How to Easily Download Data From the Internet with Alteryx

by Jeremy Kneebone

Have you ever tried to download some data from the Internet? Occasionally websites make it easy and give you a csv, but much of the time that option’s not available. The website might offer something called an API, but you have no idea what that is or how to use it.

 

Here’s what to do with an API. (For the time being I’ll focus on APIs in JSON format, just as an example.)

 

The API will be a hyperlink. If you try and open that link in a web browser, you’ll get a big text file full of gobbledegook. You can’t read it, but Alteryx can.

 

In Alteryx:

  1. Open a new workflow and drag the Text Input icon to the canvas (it’s a different icon from your usual Input Data one).

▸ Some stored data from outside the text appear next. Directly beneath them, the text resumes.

### src/rtl/dmem_store_buffer.sv
// Committed-store buffer in front of a word-addressed data memory.
// Stores are queued in order and drained one per cycle to the memory
// write port; loads read memory combinationally but are served from the
// youngest buffered store to the same word when one exists.
// Ports:
//   clk   : clock, all state changes on the rising edge
//   rst_n : synchronous active-low reset
//   bus   : dmem_store_buffer_if.slave (store handshake, drain enable,
//           load path, memory ports, count/empty status)
// Address bits [1:0] are ignored everywhere (word granularity).
module dmem_store_buffer #(
  parameter int DEPTH = 4
) (
  input  logic                  clk,
  input  logic                  rst_n,
  dmem_store_buffer_if.slave    bus
);
  localparam int PW = $clog2(DEPTH);
  localparam int CW = $clog2(DEPTH + 1);
  localparam logic [CW-1:0] FULL_CNT = CW'(DEPTH);

  logic [29:0]    ent_addr [DEPTH];
  logic [31:0]    ent_data [DEPTH];
  logic [DEPTH-1:0] ent_valid;
  logic [PW-1:0]  head;
  logic [PW-1:0]  tail;
  logic [CW-1:0]  count_q;
  logic           push;
  logic           pop;
  logic           fwd_hit;
  logic [31:0]    fwd_data;
  logic [PW-1:0]  scan_idx;
  logic           unused_st_lsb;

  assign unused_st_lsb = ^bus.st_addr[1:0];

  // No full-bypass: a full buffer refuses stores even when draining.
  assign bus.st_ready  = rst_n && (count_q != FULL_CNT);
  assign push          = bus.st_valid && bus.st_ready;
  assign bus.mem_write = rst_n && (count_q != '0) && bus.drain_en;
  assign pop           = bus.mem_write;

  assign bus.mem_waddr = {ent_addr[head], 2'b00};
  assign bus.mem_wdata = ent_data[head];
  assign bus.mem_raddr = bus.ld_addr;
  assign bus.count     = count_q;
  assign bus.empty     = (count_q == '0);

  // Scan oldest to youngest so the last match wins. The head entry that
  // is draining this cycle is still valid and therefore still forwards.
  always_comb begin
    fwd_hit  = 1'b0;
    fwd_data = bus.mem_rdata;
    scan_idx = head;
    for (int i = 0; i < DEPTH; i++) begin
      scan_idx = head + PW'(i);
      if (ent_valid[scan_idx] && (ent_addr[scan_idx] == bus.ld_addr[31:2])) begin
        fwd_hit  = 1'b1;
        fwd_data = ent_data[scan_idx];
      end
    end
  end

  assign bus.ld_fwd  = rst_n && fwd_hit;
  assign bus.ld_data = bus.ld_fwd ? fwd_data : bus.mem_rdata;

  // push and pop never target the same slot: that would need the buffer
  // to be both empty (no pop) and full (no push).
  always_ff @(posedge clk) begin
    if (!rst_n) begin
      head      <= '0;
      tail      <= '0;
      count_q   <= '0;
      ent_valid <= '0;
    end else begin
      if (push) begin
        ent_valid[tail] <= 1'b1;
        tail            <= tail + PW'(1);
      end
      if (pop) begin
        ent_valid[head] <= 1'b0;
        head            <= head + PW'(1);
      end
      case ({push, pop})
        2'b10:   count_q <= count_q + CW'(1);
        2'b01:   count_q <= count_q - CW'(1);
        default: count_q <= count_q;
      endcase
    end
  end

  // Payload needs no reset; it is qualified by ent_valid.
  always_ff @(posedge clk) begin
    if (push) begin
      ent_addr[tail] <= bus.st_addr[31:2];
      ent_data[tail] <= bus.st_data;
    end
  end
endmodule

2. Copy and paste the hyperlink into the field of the Text Input icon. This might take a couple of attempts for the link to appear.

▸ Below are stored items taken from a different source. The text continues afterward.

==> src/rtl/wlmont_iter_ctrl_pkg.sv <==
// rtl/wlmont_iter_ctrl_pkg.sv - shared types and parameter helpers for the WL Montgomery sequencer
package wlmont_iter_ctrl_pkg;

    typedef enum logic [2:0] {
        IDLE,
        ISSUE,
        WAIT,
        CORR,
        DONE
    } state_t;

    // Number of W-bit reduction steps needed to consume a LOGQ-bit modulus.
    function automatic int nstep_f(input int logq, input int w);
        return (logq + w - 1) / w;
    endfunction

    // Datapath latency: one extra adder stage once the operand count (m*qH rows
    // plus T>>W plus carry) needs a CSA tree of depth two or more.
    function automatic int dplat_f(input int logq, input int w, input int mullat);
        int rows;
        rows = (((logq - w) < w) ? (logq - w) : w) + 2;
        return (rows >= 4) ? mullat + 1 : mullat;
    endfunction

endpackage

==> src/rtl/wlmont_iter_ctrl_if.sv <==
// rtl/wlmont_iter_ctrl_if.sv - operand/result handshake bundle for the WL Montgomery sequencer
interface wlmont_iter_ctrl_if #(
    parameter int LOGQ = 31,
    parameter int W    = 16
);
    logic [LOGQ-1:0]   q;
    logic [LOGQ-W-1:0] qH;
    logic              in_valid;
    logic              in_ready;
    logic [2*LOGQ-1:0] in_T;
    logic              out_valid;
    logic              out_ready;
    logic [LOGQ-1:0]   out_R;
    logic              busy;

    modport master (
        output q, qH, in_valid, in_T, out_ready,
        input  in_ready, out_valid, out_R, busy
    );

    modport slave (
        input  q, qH, in_valid, in_T, out_ready,
        output in_ready, out_valid, out_R, busy
    );
endinterface

==> src/rtl/wlmont_iter_ctrl_sub.sv <==
// rtl/wlmont_iter_ctrl_sub.sv - one pipelined WL Montgomery step To = (Ti + m*q) >> W
module wlmont_iter_ctrl_sub #(
    parameter int LOGT = 62,
    parameter int LOGQ = 31,
    parameter int W    = 16,
    parameter int LAT  = 2
) (
    input  logic              clk,
    input  logic              rst_n,
    input  logic [LOGT-1:0]   i_ti,
    input  logic [LOGQ-W-1:0] i_qh,
    output logic [LOGT-1:0]   o_to
);
    // With q = qH*2^W + 1 we have -q^-1 = -1 mod 2^W, so m = -Ti mod 2^W and
    // (Ti + m*q) >> W collapses to (Ti >> W) + m*qH + (Ti[W-1:0] != 0).
    logic [W-1:0]      w_t0;
    logic [LOGT-W-1:0] w_t1;
    logic [W-1:0]      w_m;
    logic [LOGQ-1:0]   w_prod;
    logic [LOGT-1:0]   w_sum;

    logic [LOGQ-1:0]   r_prod;
    logic [LOGT-W-1:0] r_t1;
    logic              r_c;

    assign w_t0   = i_ti[W-1:0];
    assign w_t1   = i_ti[LOGT-1:W];
    assign w_m    = W'(0) - w_t0;
    assign w_prod = LOGQ'(w_m) * LOGQ'(i_qh);

    // Multiply stage: register the partial terms.
    always_ff @(posedge clk or negedge rst_n) begin
        if (!rst_n) begin
            r_prod <= '0;
            r_t1   <= '0;
            r_c    <= 1'b0;
        end else begin
            r_prod <= w_prod;
            r_t1   <= w_t1;
            r_c    <= |w_t0;
        end
    end

    assign w_sum = LOGT'(r_t1) + LOGT'(r_prod) + LOGT'(r_c);

    generate
        if (LAT == 1) begin : g_comb_out
            assign o_to = w_sum;
        end else begin : g_pipe_out
            logic [LOGT-1:0] r_pipe [LAT-1];

            // Remaining latency: register the sum, then delay it to total LAT cycles.
            always_ff @(posedge clk or negedge rst_n) begin
                if (!rst_n) begin
                    for (int i = 0; i < LAT - 1; i++) r_pipe[i] <= '0;
                end else begin
                    r_pipe[0] <= w_sum;
                    for (int i = 1; i < LAT - 1; i++) r_pipe[i] <= r_pipe[i-1];
                end
            end

            assign o_to = r_pipe[LAT-2];
        end
    endgenerate
endmodule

3. Find the Download icon (you can use the Search bar) and drag it to the canvas. You don’t need to change the configuration.

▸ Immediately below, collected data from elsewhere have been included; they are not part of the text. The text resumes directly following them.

<file path="src/rtl/pipeline_sequencer_if.sv">
// Front-end bundle between the fetch side, the sequencer and its observers.
// The master drives fetch/branch inputs; the slave (sequencer) drives the
// decode history, PC enable, status and event counters.
interface pipeline_sequencer_if #(
  parameter int CNT_W = 16
);
  logic             start;
  logic [15:0]      instr_in;
  logic             branch_taken;
  logic             pc_en;
  logic [15:0]      COMMAND;
  logic [15:0]      BeforeCOMMAND;
  logic [15:0]      TwoBeforeCOMMAND;
  logic             busy;
  logic             halted;
  logic [CNT_W-1:0] stall_cnt;
  logic [CNT_W-1:0] flush_cnt;

  modport master (
    output start, instr_in, branch_taken,
    input  pc_en, COMMAND, BeforeCOMMAND, TwoBeforeCOMMAND,
    input  busy, halted, stall_cnt, flush_cnt
  );

  modport slave (
    input  start, instr_in, branch_taken,
    output pc_en, COMMAND, BeforeCOMMAND, TwoBeforeCOMMAND,
    output busy, halted, stall_cnt, flush_cnt
  );
endinterface

</file>
<file path="src/rtl/pipeline_sequencer.sv">
// Front-end pipeline sequencer for the 16-bit core: owns the three-deep
// instruction history feeding decode, drives the PC enable and injects
// bubbles for load-use stalls, taken-branch flushes and HLT drain.
//
//   state   | meaning
//   --------+-----------------------------------------------------------
//   IDLE    | waiting for start; history frozen, PC held
//   RUN     | normal fetch; one shift per cycle, load-use stall possible
//   FLUSH   | post-branch bubbles; PC advances, down-counter runs
//   DRAIN   | HLT in flight; bubbles shift in, PC held
//   HALTED  | HLT reached TwoBeforeCOMMAND; frozen until reset
module pipeline_sequencer #(
  parameter int          FLUSH_DEPTH = 2,
  parameter int          CNT_W       = 16,
  parameter logic [15:0] BUBBLE      = 16'hC0E0
) (
  input logic                clk,
  input logic                rst,
  pipeline_sequencer_if.slave bus
);

  typedef enum logic [2:0] {
    S_IDLE   = 3'd0,
    S_RUN    = 3'd1,
    S_FLUSH  = 3'd2,
    S_DRAIN  = 3'd3,
    S_HALTED = 3'd4
  } state_t;

  localparam logic [1:0] FLUSH_RELOAD = 2'(FLUSH_DEPTH - 1);

  state_t           state_q, state_d;
  logic [15:0]      cmd_q, cmd_d;
  logic [15:0]      bef_q, bef_d;
  logic [15:0]      two_q, two_d;
  logic [1:0]       dcnt_q, dcnt_d;
  logic [CNT_W-1:0] stall_q, stall_d;
  logic [CNT_W-1:0] flush_q, flush_d;

  logic             pc_en_c;
  logic             shift_c;
  logic [15:0]      next_word_c;
  logic             active_c;
  logic             is_hlt_c;
  logic             hazard_c;

  // Decode of the fetched word against the instruction currently in decode.
  always_comb begin
    is_hlt_c = (bus.instr_in[15:14] == 2'b11) && (bus.instr_in[7:4] == 4'b1111);
    hazard_c = (cmd_q[15:14] == 2'b00)
            && ((bus.instr_in[15:14] == 2'b11) || (bus.instr_in[15:14] == 2'b01))
            && ((bus.instr_in[10:8] == cmd_q[13:11]) || (bus.instr_in[13:11] == cmd_q[13:11]));
    active_c = (state_q == S_RUN) || (state_q == S_FLUSH) || (state_q == S_DRAIN);
  end

  // Next-state, history shift, counters and PC enable.
  always_comb begin
    state_d     = state_q;
    cmd_d       = cmd_q;
    bef_d       = bef_q;
    two_d       = two_q;
    dcnt_d      = dcnt_q;
    stall_d     = stall_q;
    flush_d     = flush_q;
    pc_en_c     = 1'b0;
    shift_c     = 1'b0;
    next_word_c = BUBBLE;

    unique case (state_q)
      S_IDLE: begin
        if (bus.start) state_d = S_RUN;
      end
      S_RUN: begin
        shift_c     = 1'b1;
        pc_en_c     = 1'b1;
        next_word_c = bus.instr_in;
        if (is_hlt_c) begin
          // HLT itself enters decode; the PC is frozen from this cycle on.
          state_d = S_DRAIN;
          pc_en_c = 1'b0;
          dcnt_d  = 2'd1;
        end else if (hazard_c) begin
          // Hold the PC one cycle; the same word re-presents and then
          // compares against the bubble, so the stall never repeats.
          next_word_c = BUBBLE;
          pc_en_c     = 1'b0;
          stall_d     = (&stall_q) ? stall_q : stall_q + CNT_W'(1);
        end
      end
      S_FLUSH: begin
        shift_c = 1'b1;
        pc_en_c = 1'b1;
        if (dcnt_q <= 2'd1) begin
          dcnt_d  = 2'd0;
          state_d = S_RUN;
        end else begin
          dcnt_d = dcnt_q - 2'd1;
        end
      end
      S_DRAIN: begin
        shift_c = 1'b1;
        if (dcnt_q == 2'd0) begin
          state_d = S_HALTED;
        end else begin
          dcnt_d = dcnt_q - 2'd1;
        end
      end
      S_HALTED: begin
      end
      default: begin
        state_d = S_IDLE;
      end
    endcase

    // A taken branch outranks HLT and stall handling in every live state;
    // it also squashes an HLT still draining.
    if (active_c && bus.branch_taken) begin
      shift_c     = 1'b1;
      next_word_c = BUBBLE;
      pc_en_c     = 1'b1;
      stall_d     = stall_q;
      flush_d     = (&flush_q) ? flush_q : flush_q + CNT_W'(1);
      dcnt_d      = FLUSH_RELOAD;
      state_d     = (FLUSH_DEPTH == 1) ? S_RUN : S_FLUSH;
    end

    if (shift_c) begin
      two_d = bef_q;
      bef_d = cmd_q;
      cmd_d = next_word_c;
    end
  end

  // State, history and counter registers with synchronous reset.
  always_ff @(posedge clk) begin
    if (rst) begin
      state_q <= S_IDLE;
      cmd_q   <= BUBBLE;
      bef_q   <= BUBBLE;
      two_q   <= BUBBLE;
      dcnt_q  <= 2'd0;
      stall_q <= '0;
      flush_q <= '0;
    end else begin
      state_q <= state_d;
      cmd_q   <= cmd_d;
      bef_q   <= bef_d;
      two_q   <= two_d;
      dcnt_q  <= dcnt_d;
      stall_q <= stall_d;
      flush_q <= flush_d;
    end
  end

  assign bus.pc_en            = pc_en_c;
  assign bus.COMMAND          = cmd_q;
  assign bus.BeforeCOMMAND    = bef_q;
  assign bus.TwoBeforeCOMMAND = two_q;
  assign bus.busy             = (state_q != S_IDLE) && (state_q != S_HALTED);
  assign bus.halted           = (state_q == S_HALTED);
  assign bus.stall_cnt        = stall_q;
  assign bus.flush_cnt        = flush_q;

endmodule

</file>
<file path="src/flat_wrapper.sv">
// flat-port wrapper written by rule: the top's interface ports become plain ports
module pipeline_sequencer_flat 
#(
  parameter int          FLUSH_DEPTH = 2,
  parameter int          CNT_W       = 16,
  parameter logic [15:0] BUBBLE      = 16'hC0E0
)
  (clk, rst, bus_start, bus_instr_in, bus_branch_taken, bus_pc_en, bus_COMMAND, bus_BeforeCOMMAND, bus_TwoBeforeCOMMAND, bus_busy, bus_halted, bus_stall_cnt, bus_flush_cnt);
  pipeline_sequencer_if #(.CNT_W(CNT_W)) bus_i ();
  input logic clk;
  input logic rst;
  input wire logic [$bits(bus_i.start)-1:0] bus_start;
  input wire logic [$bits(bus_i.instr_in)-1:0] bus_instr_in;
  input wire logic [$bits(bus_i.branch_taken)-1:0] bus_branch_taken;
  output wire logic [$bits(bus_i.pc_en)-1:0] bus_pc_en;
  output wire logic [$bits(bus_i.COMMAND)-1:0] bus_COMMAND;
  output wire logic [$bits(bus_i.BeforeCOMMAND)-1:0] bus_BeforeCOMMAND;
  output wire logic [$bits(bus_i.TwoBeforeCOMMAND)-1:0] bus_TwoBeforeCOMMAND;
  output wire logic [$bits(bus_i.busy)-1:0] bus_busy;
  output wire logic [$bits(bus_i.halted)-1:0] bus_halted;
  output wire logic [$bits(bus_i.stall_cnt)-1:0] bus_stall_cnt;
  output wire logic [$bits(bus_i.flush_cnt)-1:0] bus_flush_cnt;
  assign bus_i.start = bus_start;
  assign bus_i.instr_in = bus_instr_in;
  assign bus_i.branch_taken = bus_branch_taken;
  assign bus_pc_en = bus_i.pc_en;
  assign bus_COMMAND = bus_i.COMMAND;
  assign bus_BeforeCOMMAND = bus_i.BeforeCOMMAND;
  assign bus_TwoBeforeCOMMAND = bus_i.TwoBeforeCOMMAND;
  assign bus_busy = bus_i.busy;
  assign bus_halted = bus_i.halted;
  assign bus_stall_cnt = bus_i.stall_cnt;
  assign bus_flush_cnt = bus_i.flush_cnt;
  pipeline_sequencer #(.FLUSH_DEPTH(FLUSH_DEPTH), .CNT_W(CNT_W), .BUBBLE(BUBBLE)) u_core (.clk(clk), .rst(rst), .bus(bus_i));
endmodule
</file>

4. Drag the appropriate Parse tool to the canvas. For example, if the data is in JSON format, use the JSON Parse tool.

5. Select the field that your data is in – it’ll appear as something like ‘DownloadData’.

6. Run the workflow to parse your data. You’ll end up with the data in your final tool.

7. Now comes the long bit. You’ll need to clean the data, working out which fields are the values, which the headers, and which are unnecessary. Generally, there’s some pattern to the data: find that pattern, use Text To Columns to separate the field with the data out into columns, and use the Crosstab tool to reshape the values into separate fields.

 

And there you go. It should take about five tools: Text Input, Download, JSON Parse, Text To Columns and Crosstab, with a Select or two thrown in for renaming fields.